Under Robert Darnell's leadership, the New York Genome Center has moved into its first dedicated research facility. Credit: Charlie Samuels/NYGC

The New York Genome Center (NYGC) was created three years ago to help New York city fulfil its potential as a biomedical-research hub. Now the centre, established with support from the city and from 12 founding research and health-care institutions, is claiming its own patch of Manhattan.

In June, the organization — which aims to be a core facility, a non-profit genome service provider and a place for fostering academic and industry collaboration — moved into brand-new leased digs in lower Manhattan. The US$54-million, 16,000-square-metre space, which contains wet labs, sequencing and data-handling cores, and bioinformatics workspaces, will officially open with a ribbon-cutting ceremony on 19 September.

Amid the din of street traffic and the sound of landscapers finishing one of the centre’s rooftop gardens, NYGC president and scientific director Robert Darnell sat down with Nature to answer a few questions.

What is the NYGC’s primary objective?

I think our primary objective is to try and drive treatment based on genomic discovery. That’s a lofty goal, admittedly, and reaching it has many steps. One of those exciting steps is developing ourselves as an honest broker to facilitate and mediate interactions among different health-care-interested parties, from academia to industry to pharma, but also among disciplines within each domain: there are people who understand medical disease, bioinformatics, computational science, genetics, mathematicians.

People have long said that New York city punches below its weight in the biomedical sciences. Why do you think that is?

There have been significant discoveries and advances, and resources given to genomics, and this city really hasn’t been in that game up until now. It certainly has been in a small way, but not in terms of getting big grants, big resources and big philanthropic contributions the way Boston has or Seattle or St Louis.

But is that the cause or a symptom of another problem?

In some ways it was a symptom of New Yorkers being New Yorkers. And in some ways the technology was not as overtly crucial to science as it became four or five years ago. The frustration of individual scientists in New York — including myself — was with the limitations of trying to drink from the flood of information with an incompetent little sipping straw. The difficulty, even at a place like Harvard, is how you get help to an individual scientist in an individual lab that’s got 10 people who are starting to produce high-throughput data. Out of that frustration grew the idea that something more than just a core facility that shares resources really needs to be built.

How does the NYGC set itself apart from other sequencing centres?

Part of the answer to that is the very conceptual design, which is an open consortium of originally 12, and probably soon to be more than 15, academic partners — but also the bringing in of pharma, biotech and industry. In building a genome centre in 2013, we’re building the clinical actionability of genomics into the bricks and mortar of this place. Ultimately, the real synergy is to take sequence information and put it together informatically and computationally, and actually bridge the gap by interacting with pharma, saying how do these mutations interact with what’s on the pharma shelf. That’s really doable now. It’s not going to be perfect, but we can get started.

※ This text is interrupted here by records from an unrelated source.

Source: an optimization exercise on an open RTL-to-GDS flow (aim: small area). Production flows keep margins and buffers that such runs may drop. The RTL was checked by simulation tests, not by an equivalence proof against the original design. Power is estimated from default activity; no workload was simulated.

== run a ==
## Top
module Top(
    input clk,
    input rst,
    input [4:0] adr_x,
    input [4:0] adr_y,
    input [2:0] opcode,
    input [0:0] vali,
    output reg [0:0] valo,
    output [3:0] red,
    output [3:0] green,
    output [3:0] blue,
    output reg Hsync,
    output reg Vsync,
    output reg written
    );
export LEC_CHECK = 0
export CAP_MARGIN = 20
export CORE_MARGIN = 2
export CORE_UTILIZATION = 50
export CTS_BUF_LIST = sky130_fd_sc_hd__clkbuf_8
export CTS_CLUSTER_DIAMETER = 60
export CTS_CLUSTER_SIZE = 16
export PLACE_DENSITY_LB_ADDON = 0.2
export SLEW_MARGIN = 20
export SYNTH_HIERARCHICAL = 1
export SYNTH_MINIMUM_KEEP_SIZE = 0
create_clock -name core_clock -period 10.0 [get_ports {clk}]
standard.sh (not shown) runs the stock make flow with config.mk's settings and CLKGATE_MAP_FILE= SYNTH_SCRIPT=/design/flow/synth_recipe.tcl, a recipe that flattens the netlist after the stock synthesis.
==> flow/flow/run.sh <==
#!/bin/bash
set -euo pipefail
cd "$(dirname "$0")/.."
R=orfs/results/${FLOW_PLATFORM:-sky130hd}/Top/base
LIB=$FLOW_HOME/platforms/sky130hd/lib/sky130_fd_sc_hd__tt_025C_1v80.lib
bash standard.sh synth > synth.log 2>&1
python3 flow/downsize.py $R/1_2_yosys.v $LIB > downsize.log 2>&1
rm -f $R/1_synth.odb
bash standard.sh > layout.log 2>&1
Other scripts of this flow, unchanged in this note and not shown: flow/flow/downsize.py
Run a ended with every stage complete and zero timing, DRC or antenna violations.
This is an optimization exercise on Yosys and OpenROAD, whose aim is small area, a short achievable clock period and few clock cycles per item, not a production implementation.

==> flow/design.v <==
`timescale 1ns / 1ps
module shift_sub_mod_mul #(
  parameter Data_Width = 256
)(
  input  logic                      i_clk,
  input  logic                      i_rst_n,
  input  logic                      i_load,
  input  logic [Data_Width - 1 : 0] i_a,
  input  logic [Data_Width - 1 : 0] i_b,
  input  logic [Data_Width - 1 : 0] i_m,
  output logic                      o_ready,
  output logic                      o_busy,
  output logic [Data_Width - 1 : 0] o_p
);
  localparam int N = Data_Width;
  localparam int W = Data_Width + 2;
  logic [N-1:0] a_r, m_r;
  logic [N+1:0] b_r;               
  logic [W-1:0] s_r, c_r;
  logic       ph_first, ph_step, ph_res, ph_rot, addm;
  logic       sel_shl, sel_res;    
  logic [7:0] cnt, sh;
  function automatic logic [23:0] thr(input logic [3:0] mi);
    case (mi)
      4'd5:    thr = {-8'sd6,  8'sd6,  8'sd16};
      4'd6:    thr = {-8'sd6,  8'sd8,  8'sd20};
      4'd7:    thr = {-8'sd6,  8'sd10, 8'sd24};
      4'd8:    thr = {-8'sd6,  8'sd12, 8'sd28};
      4'd9:    thr = {-8'sd7,  8'sd13, 8'sd31};
      4'd10:   thr = {-8'sd9,  8'sd13, 8'sd33};
      4'd11:   thr = {-8'sd11, 8'sd13, 8'sd35};
      4'd12:   thr = {-8'sd13, 8'sd13, 8'sd37};
      4'd13:   thr = {-8'sd15, 8'sd13, 8'sd39};
      4'd14:   thr = {-8'sd17, 8'sd13, 8'sd41};
      4'd15:   thr = {-8'sd19, 8'sd13, 8'sd43};
      default: thr = {-8'sd6,  8'sd4,  8'sd12};
    endcase
  endfunction
  function automatic logic [8:0] add9(input logic [8:0] a, input logic [8:0] b);
    logic [8:0] g, p, gg, pp;
    g = a & b;
    p = a ^ b;
    gg = g;
    pp = p;
    for (int d = 1; d < 9; d = d * 2) begin
      for (int i = 8; i >= d; i--) begin
        gg[i] = gg[i] | (pp[i] & gg[i-d]);
        pp[i] = pp[i] & pp[i-d];
      end
    end
    add9 = p ^ {gg[7:0], 1'b0};
  endfunction
  function automatic logic sign9(input logic [8:0] a, input logic [8:0] b);
    logic [8:0] s;
    s = add9(a, b);
    sign9 = s[8];
  endfunction
  function automatic logic [1:0] qsel(input logic [2:0] ge);
    qsel = ge[1] ? (ge[2] ? 2'd3 : 2'd2) : (ge[0] ? 2'd1 : 2'd0);
  endfunction
  function automatic logic [W-1:0] ymul(input logic [3:0] q, input logic [N-1:0] m);
    ymul = q[2] ? ~{2'b00, m} :
           q[3] ? ~{1'b0, m, 1'b0} :
           q[0] ?  {2'b00, m} : '0;
  endfunction
  function automatic logic [3:0] onehot(input logic [1:0] d);
    onehot = 4'b0001 << d;
  endfunction
  logic [3:0]    q1_r;
  logic          stepq;
  logic [3:0]    mi;
  logic [3:0]    q1, q2;
  logic [W-1:0]  x1, y1, z1, yy1, s1a, c1a, s1, c1;
  logic [W-1:0]  x2, y2, z2, yy2, s2a, c2a, s2, c2;
  logic [W-1:0]  ym [4];
  assign stepq = ph_first | ph_step;
  assign mi    = m_r[N-1:N-4];
  assign z1 = b_r[N+1] ? {2'b00, a_r} : '0;
  assign z2 = b_r[N]   ? {2'b00, a_r} : '0;
  always_comb for (int k = 0; k < 4; k++) ym[k] = ymul(4'b0001 << k, m_r);
  assign x1 = ({W{sel_shl}} & {s_r[W-2:0], ph_rot & s_r[W-1]}) | ({W{sel_res}} & {1'b0, s_r[W-1:1]});
  assign y1 = ({W{sel_shl}} & {c_r[W-2:0], 1'b0})              | ({W{sel_res}} & {1'b0, c_r[W-1:1]});
  assign q1  = q1_r;
  assign yy1 = ymul(q1, m_r);
  assign s1a = x1 ^ y1 ^ z1;
  assign c1a = {((x1 & y1) | (x1 & z1) | (y1 & z1)), 1'b0} | {{(W-1){1'b0}}, q1[2] | q1[3]};
  assign s1  = s1a ^ c1a ^ yy1;
  assign c1  = {((s1a & c1a) | (s1a & yy1) | (c1a & yy1)), 1'b0};
  logic [8:0] zy2_r, zy3_r;
  logic [8:0] xw2, yw2, xw3, yw3;
  logic [8:0] aw [8];
  assign xw2 = ph_first ? 9'd0 : s_r[W-3:W-11];
  assign yw2 = ph_first ? 9'd0 : c_r[W-3:W-11];
  assign xw3 = ph_first ? 9'd0 : s_r[W-4:W-12];
  assign yw3 = ph_first ? 9'd0 : c_r[W-4:W-12];
  assign aw[0] = 9'd0;
  assign aw[1] = {2'b00, a_r[N-1:N-7]};
  assign aw[2] = {1'b0, a_r[N-1:N-8]};
  assign aw[4] = a_r[N-1:N-9];
  assign aw[3] = add9(aw[1], aw[2]);
  assign aw[5] = add9(aw[1], aw[4]);
  assign aw[6] = add9(aw[2], aw[4]);
  assign aw[7] = add9(aw[3], aw[4]);
  logic [8:0] k2 [3];
  logic [8:0] k3 [4][3];
  always_comb begin
    logic [23:0] tt;
    logic [8:0]  t4;
    tt = thr(mi);
    for (int j = 0; j < 3; j++) begin
      t4 = {tt[8*(2-j) +: 7], 2'b00};
      k2[j] = -t4;
      for (int k = 0; k < 4; k++) k3[k][j] = add9(ym[k][W-2:W-10], -t4);
    end
  end
  logic [8:0] xs2, xs3;
  logic [2:0] ge2;
  logic [2:0] ge3 [4];
  assign xs2 = add9(xw2 ^ yw2 ^ zy2_r,
                    {(xw2[7:0] & yw2[7:0]) | (xw2[7:0] & zy2_r[7:0]) | (yw2[7:0] & zy2_r[7:0]), 1'b0});
  assign xs3 = add9(xw3 ^ yw3 ^ zy3_r,
                    {(xw3[7:0] & yw3[7:0]) | (xw3[7:0] & zy3_r[7:0]) | (yw3[7:0] & zy3_r[7:0]), 1'b0});
  always_comb begin
    for (int j = 0; j < 3; j++) begin
      ge2[j] = ~sign9(xs2, k2[j]);
      for (int k = 0; k < 4; k++)
        ge3[k][j] = ~sign9(xs3, k3[k][j]);
    end
  end
  assign q2 = stepq ? onehot(qsel(ge2)) : (addm ? 4'b0001 : 4'b0010);
  logic [3:0] q3;
  logic [8:0] zy2_n, zy3_n, za2_n, za3_n;
  always_comb begin
    logic [1:0] d;
    d = '0;
    for (int k = 0; k < 4; k++) if (q2[k]) d = d | qsel(ge3[k]);
    q3 = onehot(d);
  end
  assign za2_n = aw[{b_r[N-1], b_r[N-2]}];
  assign za3_n = aw[{b_r[N-1], b_r[N-2], b_r[N-3]}];
  always_comb begin
    zy2_n = '0;
    zy3_n = '0;
    for (int k = 0; k < 4; k++) begin
      zy2_n = zy2_n | ({9{q3[k]}} & add9(za2_n, ym[k][W-2:W-10]));
      zy3_n = zy3_n | ({9{q3[k]}} & add9(za3_n, ym[k][W-3:W-11]));
    end
  end
  assign x2 = {s1[W-2:0], (ph_rot & s1[W-1]) | (sel_res & s_r[0])};
  assign y2 = {c1[W-2:0], 1'b0};
  assign yy2 = ymul(q2, m_r);
  assign s2a = x2 ^ y2 ^ z2;
  assign c2a = {((x2 & y2) | (x2 & z2) | (y2 & z2)), 1'b0} | {{(W-1){1'b0}}, q2[2] | q2[3]};
  assign s2  = s2a ^ c2a ^ yy2;
  assign c2  = {((s2a & c2a) | (s2a & yy2) | (c2a & yy2)), 1'b0};
  logic la_cz, la_neg;
  assign la_cz  = ~|c1a;
  assign la_neg = s1a[W-2];
  logic       n_first, n_step, n_res, n_rot, n_addm, n_ready, n_busy;
  logic [7:0] n_cnt, n_sh;
  always_comb begin
    n_first = ph_first;
    n_step  = ph_step;
    n_res   = ph_res;
    n_rot   = ph_rot;
    n_addm  = addm;
    n_cnt   = cnt;
    n_sh    = sh;
    n_ready = 1'b0;
    n_busy  = o_busy;
    if (i_load) begin
      n_first = 1'b1;
      n_step  = 1'b0;
      n_res   = 1'b0;
      n_rot   = 1'b0;
      n_addm  = 1'b0;
      n_cnt   = '0;
      n_sh    = '0;
      n_busy  = 1'b1;
    end else begin
      if (ph_first) begin
        if (m_r[N-1:N-2] != 2'b00) begin
          n_first = 1'b0;
          n_step  = 1'b1;
          n_cnt   = 8'd1;
        end else begin
          n_sh = sh + 8'd2;
        end
      end
      if (ph_step) begin
        n_cnt = cnt + 8'd1;
        if (cnt == 8'd128) begin
          n_step = 1'b0;
          n_res  = 1'b1;
        end
      end
      if (ph_res) begin
        if (addm) begin
          n_addm = 1'b0;
        end else if (la_cz) begin
          if (la_neg) begin
            n_addm = 1'b1;
          end else if (sh == 8'd0) begin
            n_res   = 1'b0;
            n_ready = 1'b1;
            n_busy  = 1'b0;
          end else begin
            n_res = 1'b0;
            n_rot = 1'b1;
            n_cnt = {1'b0, sh[7:1]};
          end
        end
      end
      if (ph_rot) begin
        n_cnt = cnt + 8'd1;
        if (cnt == 8'd128) begin
          n_rot   = 1'b0;
          n_ready = 1'b1;
          n_busy  = 1'b0;
        end
      end
    end
  end
  always_ff @(posedge i_clk or negedge i_rst_n) begin
    if (!i_rst_n) begin
      ph_first <= 1'b0;
      ph_step  <= 1'b0;
      ph_res   <= 1'b0;
      ph_rot   <= 1'b0;
      addm     <= 1'b0;
      cnt      <= '0;
      sh       <= '0;
      o_busy   <= 1'b0;
      o_ready  <= 1'b0;
      sel_shl  <= 1'b0;
      sel_res  <= 1'b1;
    end else begin
      ph_first <= n_first;
      ph_step  <= n_step;
      ph_res   <= n_res;
      ph_rot   <= n_rot;
      addm     <= n_addm;
      cnt      <= n_cnt;
      sh       <= n_sh;
      o_busy   <= n_busy;
      o_ready  <= n_ready;
      sel_shl  <= n_step | n_rot;
      sel_res  <= ~n_first & ~n_step & ~n_rot;
    end
  end
  always_ff @(posedge i_clk) begin
    s_r <= s2;
    c_r <= c2;
    if (i_load) begin
      a_r <= i_a;
      m_r   <= i_m;
      b_r   <= {2'b00, i_b};
      q1_r  <= 4'b0010;
      zy2_r <= 9'd0;
      zy3_r <= i_b[N-1] ? {2'b00, i_a[N-1:N-7]} : 9'd0;
    end else begin
      b_r <= {b_r[N-1:0], 2'b00};
      if (m_r[N-1:N-2] == 2'b00) m_r <= {m_r[N-3:0], 2'b00};
      if (n_step) begin
        q1_r  <= q3;
        zy2_r <= zy2_n;
        zy3_r <= zy3_n;
      end else begin
        q1_r  <= 4'b0010;
        zy2_r <= 9'd0;
        zy3_r <= b_r[N-3] ? {2'b00, a_r[N-1:N-7]} : 9'd0;
      end
    end
  end
  assign o_p = s_r[N-1:0];
endmodule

It looks like there is a lot of lab space, and more than a floor of space that’s currently undeveloped. What kinds of people are you looking to put there?

The biggest need we have is to build people in the area of complex processing of biomedical data: population genetics, statistical genetics, computational science, those areas where large amounts of sequencing are going to be coming in. Junior and senior faculty will all have, I imagine, joint appointments with one or more of the academic institutions in New York. So they will be instantly integrated into the local genomic communities and will have access to graduate students. But they will also be located here, so they will help suck the genomic scientists into a common room, where we can argue about platforms, about intellectual strategies, about the pros and cons of network analysis versus other kinds of information technologies.

This is a huge space in a pretty expensive city. How will you keep the doors open?

You got an extra buck?

Generally, it’s three areas. We will have revenue here from grants that will almost exclusively be collaborative grants with other institutions. A second source of income, which is crucial, is philanthropy. New York’s a great place for that. It’s got the best philanthropy probably in the world. The last component is our revenue stream. We’re not-for-profit, so we keep the prices down — and for the people who have joined us, we keep the prices way down. There’s not a huge margin, but there should be enough to support the people and the machines here.

In terms of providing sequencing, isn’t that a competitive market?

Ultimately, you deal with it by providing value — and it’s quality over quantity in some respects. I don’t think we’re trying to compete to do the most amount of sequencing. We’re putting our efforts into trying to figure out what to do with all the data. And that will be helpful for everybody.